L’espoir nourri en 2011 fait place aujourd’hui à la déception. Visiblement, les choses ont beaucoup changé. Au vu de ce qu’ils ne cessent de laisser entrevoir, les partis, les députés et les différentes composantes de la scène politique désolent plus qu’ils n’inspirent.
C’est une grande frustration pour un pays comme la Tunisie, qui a ses compétences nationales, que de n’avoir pas de stratégie et de manœuvres économiques et sociales. Ni assez de résolution pour avancer, progresser. Prospérer même ! Les politiques sont dans leur monde. Ils se croient, ils se voient plus grands que ce qu’ils ne sont.

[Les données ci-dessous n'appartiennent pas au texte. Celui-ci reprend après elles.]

===== src/rtl/mcp4725_i2c_target.sv =====
// MCP4725 12-bit DAC emulator on I2C: decodes fast-write, write-DAC and write-DAC+EEPROM
// commands, answers 5-byte status reads and models the EEPROM write-busy window.
module mcp4725_i2c_target #(
   parameter logic [5:0]  ADDR_HI         = 6'b110001,
   parameter logic [11:0] EE_INIT_CODE    = 12'h800,
   parameter logic [1:0]  EE_INIT_PD      = 2'b00,
   parameter logic [19:0] EE_WRITE_CYCLES = 20'd50000
) (
   input  logic        clk,
   input  logic        rst,
   input  logic        SCL_i,
   input  logic        SDA_i,
   output logic        SDA_o,
   output logic        SDA_t,
   input  logic        A0,
   output logic [11:0] dac_code,
   output logic [1:0]  pd_mode,
   output logic [11:0] ee_code,
   output logic [1:0]  ee_pd,
   output logic        dac_update,
   output logic        ee_busy
);
   typedef enum logic [2:0] {IDLE, ADDR, ADDR_ACK, WR_BYTE, WR_ACK, RD_BYTE, RD_ACK, IGNORE} state_t;

   state_t      state, state_nxt;
   logic [2:0]  scl_q, sda_q;
   logic        scl, sda, start, stop, rise, fall;
   logic [3:0]  bit_cnt;
   logic [7:0]  sr, hi, rd_byte;
   logic [6:0]  tx;
   logic [2:0]  rd_idx, rd_sel, cmd_c;
   logic [1:0]  wr_idx, cmd_pd;
   logic        fast, nack;
   logic [19:0] ee_cnt;
   logic        sda_t_nxt, load_rd, wr_ack;

   assign SDA_o = 1'b0;

   // Two synchronizer flops plus one history flop per bus line
   always_ff @(posedge clk) begin
      if (rst) begin
         scl_q <= 3'b111;
         sda_q <= 3'b111;
      end else begin
         scl_q <= {scl_q[1:0], SCL_i};
         sda_q <= {sda_q[1:0], SDA_i};
      end
   end

   assign scl   = scl_q[1];
   assign sda   = sda_q[1];
   assign start = scl & scl_q[2] & sda_q[2] & ~sda;
   assign stop  = scl & scl_q[2] & ~sda_q[2] & sda;
   assign rise  = scl & ~scl_q[2];
   assign fall  = ~scl & scl_q[2];

   assign rd_sel = (state == ADDR_ACK) ? 3'd0 : rd_idx;

   always_comb begin
      case (rd_sel)
         3'd0:    rd_byte = {~ee_busy, 4'b1000, pd_mode, 1'b0};
         3'd1:    rd_byte = dac_code[11:4];
         3'd2:    rd_byte = {dac_code[3:0], 4'b0000};
         3'd3:    rd_byte = {1'b0, ee_pd, 1'b0, ee_code[11:8]};
         3'd4:    rd_byte = ee_code[7:0];
         default: rd_byte = 8'hFF;
      endcase
   end

   always_ff @(posedge clk) begin
      if (rst) state <= IDLE;
      else     state <= state_nxt;
   end

   // Bus conditions override bit processing in the same clk
   always_comb begin
      state_nxt = state;
      if (start)
         state_nxt = ADDR;
      else if (stop)
         state_nxt = IDLE;
      else begin
         case (state)
            ADDR:     if (rise && bit_cnt == 4'd7)
                         state_nxt = (sr[6:0] == {ADDR_HI, A0}) ? ADDR_ACK : IGNORE;
            ADDR_ACK: if (fall && bit_cnt == 4'd9) state_nxt = sr[0] ? RD_BYTE : WR_BYTE;
            WR_BYTE:  if (rise && bit_cnt == 4'd7) state_nxt = WR_ACK;
            WR_ACK:   if (fall && bit_cnt == 4'd9) state_nxt = WR_BYTE;
            RD_BYTE:  if (rise && bit_cnt == 4'd7) state_nxt = RD_ACK;
            RD_ACK:   if (fall && bit_cnt == 4'd9) state_nxt = nack ? IGNORE : RD_BYTE;
            default:  state_nxt = state;
         endcase
      end
   end

   // SDA drive and byte strobes; SDA only moves on SCL fall except at START/STOP
   always_comb begin
      sda_t_nxt = SDA_t;
      load_rd   = 1'b0;
      wr_ack    = 1'b0;
      if (start || stop)
         sda_t_nxt = 1'b1;
      else if (fall) begin
         case (state)
            ADDR_ACK: begin
               if (bit_cnt == 4'd8)
                  sda_t_nxt = 1'b0;
               else if (bit_cnt == 4'd9 && sr[0]) begin
                  load_rd   = 1'b1;
                  sda_t_nxt = rd_byte[7];
               end else
                  sda_t_nxt = 1'b1;
            end
            WR_ACK: begin
               if (bit_cnt == 4'd8) begin
                  sda_t_nxt = 1'b0;
                  wr_ack    = 1'b1;
               end else
                  sda_t_nxt = 1'b1;
            end
            RD_BYTE: sda_t_nxt = tx[6];
            RD_ACK: begin
               if (bit_cnt == 4'd9 && !nack) begin
                  load_rd   = 1'b1;
                  sda_t_nxt = rd_byte[7];
               end else
                  sda_t_nxt = 1'b1;
            end
            default: sda_t_nxt = 1'b1;
         endcase
      end
   end

   always_ff @(posedge clk) begin
      if (rst) begin
         SDA_t      <= 1'b1;
         bit_cnt    <= 4'd0;
         sr         <= 8'd0;
         tx         <= 7'h7F;
         hi         <= 8'd0;
         rd_idx     <= 3'd0;
         wr_idx     <= 2'd0;
         cmd_c      <= 3'd0;
         cmd_pd     <= 2'd0;
         fast       <= 1'b0;
         nack       <= 1'b1;
         dac_code   <= EE_INIT_CODE;
         pd_mode    <= EE_INIT_PD;
         ee_code    <= EE_INIT_CODE;
         ee_pd      <= EE_INIT_PD;
         dac_update <= 1'b0;
         ee_busy    <= 1'b0;
         ee_cnt     <= 20'd0;
      end else begin
         SDA_t      <= sda_t_nxt;
         dac_update <= 1'b0;
         if (ee_cnt != 20'd0) begin
            ee_cnt <= ee_cnt - 20'd1;
            if (ee_cnt == 20'd1) ee_busy <= 1'b0;
         end
         if (start) begin
            bit_cnt <= 4'd0;
            wr_idx  <= 2'd0;
         end else if (!stop) begin
            if (rise && state inside {ADDR, ADDR_ACK, WR_BYTE, WR_ACK, RD_BYTE, RD_ACK})
               bit_cnt <= bit_cnt + 4'd1;
            if (fall && bit_cnt == 4'd9) bit_cnt <= 4'd0;
            if (rise && (state == ADDR || state == WR_BYTE)) sr <= {sr[6:0], sda};
            if (rise && state == RD_ACK) nack <= sda;
            if (fall && state == RD_BYTE) tx <= {tx[5:0], 1'b1};
            if (load_rd) begin
               tx     <= rd_byte[6:0];
               rd_idx <= (state == ADDR_ACK) ? 3'd1 : ((rd_idx == 3'd5) ? 3'd5 : rd_idx + 3'd1);
            end
            // Command decode: the first data byte fixes fast vs. normal mode
            if (wr_ack) begin
               if (wr_idx == 2'd0) begin
                  cmd_c  <= sr[7:5];
                  cmd_pd <= sr[2:1];
                  hi     <= sr;
                  fast   <= (sr[7:6] == 2'b00);
                  wr_idx <= 2'd1;
               end else if (fast) begin
                  if (wr_idx[0]) begin
                     dac_code   <= {hi[3:0], sr};
                     pd_mode    <= hi[5:4];
                     dac_update <= 1'b1;
                     wr_idx     <= 2'd2;
                  end else begin
                     hi     <= sr;
                     wr_idx <= 2'd3;
                  end
               end else begin
                  if (wr_idx == 2'd1) hi <= sr;
                  if (wr_idx == 2'd2 && cmd_c[2:1] == 2'b01) begin
                     dac_code   <= {hi, sr[7:4]};
                     pd_mode    <= cmd_pd;
                     dac_update <= 1'b1;
                     if (cmd_c[0] && !ee_busy) begin
                        ee_code <= {hi, sr[7:4]};
                        ee_pd   <= cmd_pd;
                        ee_busy <= 1'b1;
                        ee_cnt  <= EE_WRITE_CYCLES;
                     end
                  end
                  if (wr_idx != 2'd3) wr_idx <= wr_idx + 2'd1;
               end
            end
         end
      end
   end
endmodule


===== config.mk =====
export PLATFORM = sky130hd
export DESIGN_NAME = mcp4725_i2c_target
export DESIGN_NICKNAME = d
export VERILOG_FILES = /design/src/rtl/mcp4725_i2c_target.sv
export SDC_FILE = /design/constraint.sdc
export NUM_CORES = 1
export LEC_CHECK = 0
export ABC_AREA = 0
export CORE_MARGIN = 2
export CORE_UTILIZATION = 40
export DETAILED_ROUTE_END_ITERATION = 12
export PLACE_DENSITY = 0.65
export SETUP_SLACK_MARGIN = 0.1
export SYNTH_ARGS = -nofsm -noshare
export SYNTH_HDL_FRONTEND = slang
export SYNTH_SLANG_ARGS = --single-unit

===== constraint.sdc =====
create_clock -name clk -period 5.95 [get_ports clk]
set_clock_uncertainty 0.2 [all_clocks]
set_input_delay 1.19 -clock clk [delete_from_list [all_inputs] [get_ports clk]]
set_output_delay 1.19 -clock clk [all_outputs]
set_load 0.1 [all_outputs]

==> results of run 1 <==
-- layout make-up --
cell class | instances | area [sq um] | share of cell area, %
multi-input combinational | 417 | 2630 | 47.8
sequential | 99 | 1980 | 36.0
timing repair buffer | 37 | 360 | 6.55
clock buffer | 9 | 225 | 4.09
tap | 147 | 184 | 3.34
clock inverter | 7 | 76.3 | 1.39
inverter | 11 | 41.3 | 0.751
-- cells in the mapped netlist, types with 4 or more instances --
| master | number |
|---|---|
| sky130_fd_sc_hd__or4_1 | 4 |
| sky130_fd_sc_hd__nor4_1 | 5 |
| sky130_fd_sc_hd__clkbuf_1 | 24 |
| sky130_fd_sc_hd__o21ai_1 | 6 |
| sky130_fd_sc_hd__o21ai_0 | 26 |
| sky130_fd_sc_hd__dfxtp_1 | 99 |
| sky130_fd_sc_hd__a211o_1 | 6 |
| sky130_fd_sc_hd__mux2i_1 | 35 |
| sky130_fd_sc_hd__nor3_1 | 14 |
| sky130_fd_sc_hd__or3_1 | 10 |
| sky130_fd_sc_hd__and3_1 | 4 |
| sky130_fd_sc_hd__xnor2_1 | 6 |
| sky130_fd_sc_hd__nor2b_1 | 4 |
| sky130_fd_sc_hd__a211oi_1 | 7 |
| sky130_fd_sc_hd__nand3b_1 | 6 |
| sky130_fd_sc_hd__nor2_1 | 54 |
| sky130_fd_sc_hd__buf_2 | 10 |
| sky130_fd_sc_hd__nand2_1 | 59 |
| sky130_fd_sc_hd__ha_1 | 9 |
| sky130_fd_sc_hd__nand2b_1 | 7 |
| sky130_fd_sc_hd__mux2_2 | 15 |
| sky130_fd_sc_hd__a21oi_1 | 52 |
| sky130_fd_sc_hd__nand4_1 | 8 |
| sky130_fd_sc_hd__or2_2 | 11 |
| sky130_fd_sc_hd__xor2_1 | 6 |
| sky130_fd_sc_hd__nand3_1 | 8 |
| sky130_fd_sc_hd__inv_1 | 10 |
| sky130_fd_sc_hd__a31oi_1 | 7 |
-- cell families (layout without fill, tap and decap cells) --
logic type | count (synthesis) | after routing | share of synthesized area [%]
compound gates | 127 | 127 | 15.7
xor+xnor | 12 | 12 | 2.18
fa+ha+maj | 9 | 9 | 2.34
buf+inv | 48 | 64 | 4.16
flops | 99 | 99 | 41.2
mux | 50 | 50 | 10.8
other cells | 1 | 1 | 0.0779
simple gates | 218 | 218 | 23.6
-- metrics by stage --
| stage | utilization, % | hold WS (ns) | cell area [sq um] |
|---|---|---|---|
| finish | 46.4 | 0.225 | 5500 |
| floorplan | - | 0.189 | 4810 |
| CTS | 46.4 | 0.233 | 5500 |
| detailed placement | 43.8 | 0.209 | 5200 |
| global placement | 43.8 | 0.202 | 5200 |
| global route | 46.4 | 0.241 | 5500 |
-- worst max-delay path by stage --
| stage | depth (start not counted) | to | slack, ns |
|---|---|---|---|
| after floorplan | 0 | ee_busy | 3.59 |
| after global placement | 1 | ee_busy | 2.96 |
| after detailed placement | 1 | ee_busy | 2.94 |
| after CTS | 1 | ee_busy | 2.54 |
| after global routing | 1 | ee_busy | 2.52 |
| final | 1 | ee_busy | 2.57 |
-- worst reg2reg max path, stage by stage (launching register included) --
cell                      delay (ns)
sky130_fd_sc_hd__dfxtp_1        0.92
sky130_fd_sc_hd__nand2_1        0.16
sky130_fd_sc_hd__o21a_1         0.17
sky130_fd_sc_hd__or3_1          0.74
sky130_fd_sc_hd__a211o_1        0.42
-- cell usage in the layout (no fill, tap or decap), drive strengths merged, types with 9 or more instances in the layout --
cell	synthesis	layout
mux2i	35	35
nor3	15	15
o21ai	32	32
or3	12	12
nor2	54	54
inv	10	11
clkdlybuf4s50	0	34
mux2	15	15
or2	13	13
ha	9	9
nand2	60	60
a21oi	52	52
dfxtp	99	99
clkbuf	24	9
-- power groups by stage --
stage | registers (uW) | logic (uW) | clock network (uW)
floorplan | 782 | 359 | 0
global placement | 797 | 419 | 0
detailed placement | 799 | 430 | 0
CTS | 785 | 435 | 612
global route | 797 | 499 | 639
finish | 786 | 435 | 601
-- sequential cells by signal, summed over array words and instances, names as in the netlist, 3 cells and up --
name / cells
bit_cnt: 4
cmd_c: 3
dac_code: 12
ee_cnt: 20
ee_code: 12
hi: 8
rd_idx: 3
scl_q: 3
sda_q: 3
sr: 8
state: 3
tx: 7
-- per-layer routing --
| layer | track usage [%] | share of wire (%) |
|---|---|---|
| met5 | 0 | 0 |
| met4 | 8.62 | 2.1 |
| met3 | 3.56 | 5.7 |
| met2 | 30.4 | 45 |
| met1 | 28.6 | 47 |
==> metrics.md, run 1 <==
| Metric | Value |
|---|---|
| Outcome | finished clean |
| Clock insertion delay at the later pin of the skew report | 0.36 ns |
| Number of I/O pins | 37 |
| Number of flops mapped to enable cells by yosys | 0 |
| Number of buffers between clock root and the deepest sink | 2 |
| Data required time at the worst endpoint | 4.56 ns |
| Leading register cell type out of synthesis | sky130_fd_sc_hd__dfxtp_1 |
| Post-synth design cell area | 0.00481 sq mm |
| Final critical-path required period | 3.38 ns |
| Power share of the sequential group | 43.1% |
| Post-synth top area cell | sky130_fd_sc_hd__dfxtp_1 |
| HPWL after DPL | 8490 um |
| GRT overflow | 0 |
| Endpoint arrival time on the critical path | 1.99 ns |
| Worst slew pin tran | 1.02 ns |
| Max-slew headroom | 31.2% |
| Starting Density | 40.6% |
| Overall track demand over capacity in global routing | 20.2% |
| Final routed DRC violation total | 0 |
| Worst R2R Start | fast |
| Warning count from the yosys run | 0 |
| Synthesized area divided by synthesized cell count | 8.53 sq um |
| Setup TNS | 0 ns |
| Root buffer cell | sky130_fd_sc_hd__clkbuf_16 |
| Max Freq | 296 MHz |
| R2r worst-path depth | 4 |
| Internal power | 1230 uW |
| Standby leakage power | 0.00202 uW |
| Post-DRT Antenna Nets | 0 |
| Flop and latch count out of synthesis | 99 |
| Fraction of synthesized cell area taken by the top area cell type | 41.2% |
| Area growth from synthesis to layout | 14.3% |
| Initial antenna violation count | 0 |
| Sequential cell area fraction in the yosys report | 41.2% |
| Cell class contributing the biggest share of worst-path delay | buffers and inverters |
| Die Ht | 114 um |
| Hold path startpoint | scl_q[0] |
| Power share of the clock group | 33.0% |
| Placed cell count | 711 |
| Critical path class | reg2out |
| Crit share post-route | 56.9% |
| Share of synthesized flip-flops with an asynchronous set or reset | 0% |
| CTS Hold Bufs | 0 |
| Aggregate routed wire length | 12,500 um |
| Final critical-path setup slack | 2.57 ns |
| H-tree depth | 3 |
| Fin. Hold Viols | 0 |
| Comb power frac | 23.9% |
| Startpoint class of the critical path | flop |
| Vias | 4,181 |
| Number of clock sinks | 99 |
| Number of buffers inserted by post-CTS setup repair | 0 |
| Total power | 1820 uW |
| Number of nets in the synthesized netlist | 578 |
| Worst Hold Path Cells | 1 |
| Max-capacitance violation count | 0 |
| NumNets Final | 589 |
| Unique masters post-synth | 63 |
| Number of buffers added on ports | 35 |
| Initial DRT Pass Iterations | 5 |
| Global-route wire length before repair | 20,700 um |
| Number of instances resized during post-cts repair | 0 |
| Endpoint type of the worst setup path | output pin |
| CP bufs+invs | 1 |
| Width of the die | 114 um |
| Total power divided by cell area | 331 mW/mm^2 |
| Cell Rows | 40 |
| Worst setup slack after placement | 2.94 ns |
| Routed wire length per instance | 17.2 um |
| Launch point of the critical path | ee_busy |
| Critical path's slowest cell | sky130_fd_sc_hd__clkdlybuf4s50_1 |
| Number of max-slew violations in the final report | 0 |
| Die area | 0.0129 sq mm |
| Number of global-route vias before repair | 3,940 |
| Maximum vdd drop | 0.195 mV |
| Critical path cell sequence | clkdlybuf4s50_1 |
| Layout cell share with drive strength beyond 1 | 9.14% |
| Placeable core area | 0.0119 sq mm |
| Setup slack of the worst register-to-register path | 3.24 ns |
| Hold endpoint | scl_q[1] |
| Final standard cell count with taps included and fillers excluded | 727 |
| Net switching share of the total power | 32.5% |
| Diodes inserted | 0 |
| GPL Wtd Cong | 0.881 |
| Number of setup violations in the final report | 0 |
| Delay of the slowest critical-path stage | 1.19 ns |
| Maximum fanout along the worst path | 5 |
| Hold crit path type | reg2reg |
| Fillers | 1,137 |
| Maximum number of pins on one net before global-route repair | 75 |
| Clock tree from TritonCTS | built |
| Number of CTS-inserted buffers | 9 |
| Switching power summed over all nets | 592 uW |
| Post-DR vias/cell | 5.75 |
| Worst-path clk slew | 0.07 ns |
| Critical register-to-register path endpoint | dac_code[11] |
| Top area cells in the synthesized netlist | sky130_fd_sc_hd__dfxtp_1, sky130_fd_sc_hd__mux2i_1, sky130_fd_sc_hd__a21oi_1 |
| Unrepaired setup endpoints after global routing | false |
| Drt first-iter violations | 287 |
| Number of instances in the synthesized netlist | 564 |
Note: power is estimated with default switching activity, not from simulation.
==> run 2: changes to the inputs <==
--- a/config.mk
+++ b/config.mk
@@ -9,7 +9,7 @@
 export CORE_MARGIN = 2
 export CORE_UTILIZATION = 40
 export DETAILED_ROUTE_END_ITERATION = 12
-export PLACE_DENSITY = 0.65
+export PLACE_DENSITY = 0.67
 export SETUP_SLACK_MARGIN = 0.1
 export SYNTH_ARGS = -nofsm -noshare
 export SYNTH_HDL_FRONTEND = slang
==> constraint.sdc (replaced) <==
create_clock -name clk -period 2.85 [get_ports clk]
set_clock_uncertainty 0.2 [all_clocks]
set_input_delay 0.57 -clock clk [delete_from_list [all_inputs] [get_ports clk]]
set_output_delay 0.57 -clock clk [all_outputs]
set_load 0.1 [all_outputs]
==> metrics.md, run 2 (synthesis gave the netlist of run 1 again) <==
| Metric | Value |
|---|---|
| Number of max-slew violations in the final report | 0 (unchanged) |
| Worst slew pin tran | 0.664 ns (-0.361 ns) |
| GRT overflow | 0 (unchanged) |
| Placeable core area | 0.0119 sq mm (unchanged) |
| Standby leakage power | 0.00216 uW (+6.7%) |
| Fin. Hold Viols | 0 (unchanged) |
| Total power divided by cell area | 712 mW/mm^2 (+120%) |
| CP bufs+invs | 2 (+1) |
| Die area | 0.0129 sq mm (unchanged) |
| Delay of the slowest critical-path stage | 0.45 ns (-0.74 ns) |
| Area growth from synthesis to layout | 15.3% |
| Maximum fanout along the worst path | 15 (+10) |
| Maximum number of pins on one net before global-route repair | 74 (-1.3%) |
| HPWL after DPL | 8810 um (+3.8%) |
| Cell class contributing the biggest share of worst-path delay | simple AND/OR/NAND/NOR gates |
| Crit share post-route | 83.1% |
| Vias | 4,205 (+0.57%) |
| Number of I/O pins | 37 (unchanged) |
| Commonest non-fill, non-tap cell in the layout | sky130_fd_sc_hd__dfxtp_1 |
| Maximum vdd drop | 0.443 mV (+130%) |
| Register bank with the most flops | ee_cnt |
| Largest registers ranked by flip-flop count | ee_cnt: 20 flops, dac_code: 12 flops, ee_code: 12 flops |
| Instance area at placement | 0.00522 sq mm (+0.34%) |
| GPL Wtd Cong | 0.894 (+1.5%) |
| FF+latch area | 0.00198 sq mm (unchanged) |
| Number of CTS-inserted buffers | 9 (unchanged) |
| Max-slew headroom | 55.7% (+25 points) |
| Critical path cell sequence | inv_1, ha_1, nor4bb_1, nand2_1, or3_1, buf_4, a211o_1 |
| Root buffer cell | sky130_fd_sc_hd__clkbuf_16 |
| Area of all placed cells without fillers | 0.00555 sq mm (+0.89%) |
| Number of instances resized during post-cts repair | 0 (unchanged) |
| Aggregate routed wire length | 12,500 um (-0.26%) |
| Endpoint type of the worst setup path | flop |
| Post-DR vias/cell | 5.70 (-0.93%) |
| Most used cells in the layout excluding fill and tap cells | sky130_fd_sc_hd__dfxtp_1, sky130_fd_sc_hd__nand2_1, sky130_fd_sc_hd__nor2_1 |
| Final hold slack | 0.212 ns (-0.0133 ns) |
| H-tree depth | 3 (unchanged) |
| Setup TNS | 0 ns (unchanged) |
| Drt first-iter violations | 322 (+12%) |
| Routed wire length per instance | 16.9 um (-1.7%) |
| Area of combinational cells with multiple inputs | 0.00263 sq mm (unchanged) |
| Number of buffers added on ports | 35 (unchanged) |
| Layout cell share with drive strength beyond 1 | 16.1% (+6.9 points) |
| Critical path's slowest cell | sky130_fd_sc_hd__nor4bb_1 |
| Diodes inserted | 0 (unchanged) |
| Starting Density | 40.6% (unchanged) |
| NumNets Final | 600 (+1.9%) |
| Initial DRT Pass Iterations | 5 (unchanged) |
| Number of buffers inserted by post-CTS setup repair | 0 (unchanged) |
| Data required time at the worst endpoint | 2.90 ns (-1.66 ns) |
| Cell Rows | 40 (unchanged) |
| Final design utilization | 46.8% (+0.41 points) |
| Final critical-path required period | 2.37 ns |
| Clock insertion delay at the later pin of the skew report | 0.36 ns (about the same) |
| Global-route wire length before repair | 20,300 um (-2.1%) |
| Overall track demand over capacity in global routing | 20.0% (-0.24 points) |
| Flip-flop count of the largest register after layout | 20 (unchanged) |
| CTS Hold Bufs | 0 (unchanged) |
| Outcome | finished clean |
| Number of clock sinks | 99 (unchanged) |
| Startpoint class of the critical path | flop |
| Endpoint arrival time on the critical path | 2.42 ns (+0.43 ns) |
| Post-DRT Antenna Nets | 0 (unchanged) |
| Max-capacitance violation count | 0 (unchanged) |
| Fillers | 1,106 (-2.7%) |
| Final routed DRC violation total | 0 (unchanged) |
| Number of global-route vias before repair | 3,867 (-1.9%) |
| Clock tree from TritonCTS | built |
| Unrepaired setup endpoints after global routing | false |
| Critical path class | reg2reg |
| Die Ht | 114 um (unchanged) |
| Number of buffers between clock root and the deepest sink | 2 (unchanged) |
| Hold crit path type | reg2reg |
| Worst-path clk slew | 0.08 ns (about the same) |
| Max Freq | 422 MHz |
| Initial antenna violation count | 0 (unchanged) |
| Width of the die | 114 um (unchanged) |
| Number of setup violations in the final report | 0 (unchanged) |
run 2: cell count changes in the layout (fill, tap and decap cells not counted):
cell                              change
sky130_fd_sc_hd__buf_12               +1
sky130_fd_sc_hd__buf_4               +41
sky130_fd_sc_hd__clkinv_4             -1
sky130_fd_sc_hd__clkinv_2             -1
sky130_fd_sc_hd__bufinv_16            +1
sky130_fd_sc_hd__clkinvlp_4           -1
sky130_fd_sc_hd__inv_8                +2
sky130_fd_sc_hd__clkdlybuf4s50_1     -31
run 2: metal layers:
layer,up-vias,part of all wire (%),global-route usage (%)
met5,-,0,0
met3,24,6.0,3.83
met4,0,2.6,8.62
met2,162,45,29.9
met1,1971,47,28.2
li1,2048,-,-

Ils n’ont que très peu, sinon jamais, compris que le pays a encore beaucoup d’autres marches à gravir, beaucoup de problèmes à résoudre et de situations insoutenables à gérer. C’est toute l’impertinence dans sa version de tous les jours, de tous les maux qui ne cesse de gagner du terrain. Et au bout du compte, autant d’égarement inspire aussi bien le sens de l’irresponsabilité que le manquement au devoir.
Cette situation nous amène à constater que les insignifiances et les dérives ne sont plus une affaire marginale, mais concernent tout un environnement et des acteurs qui n’arrivent pas à se rendre utiles, et dont le mode de comportement et de travail inquiète plus qu’il ne rassure.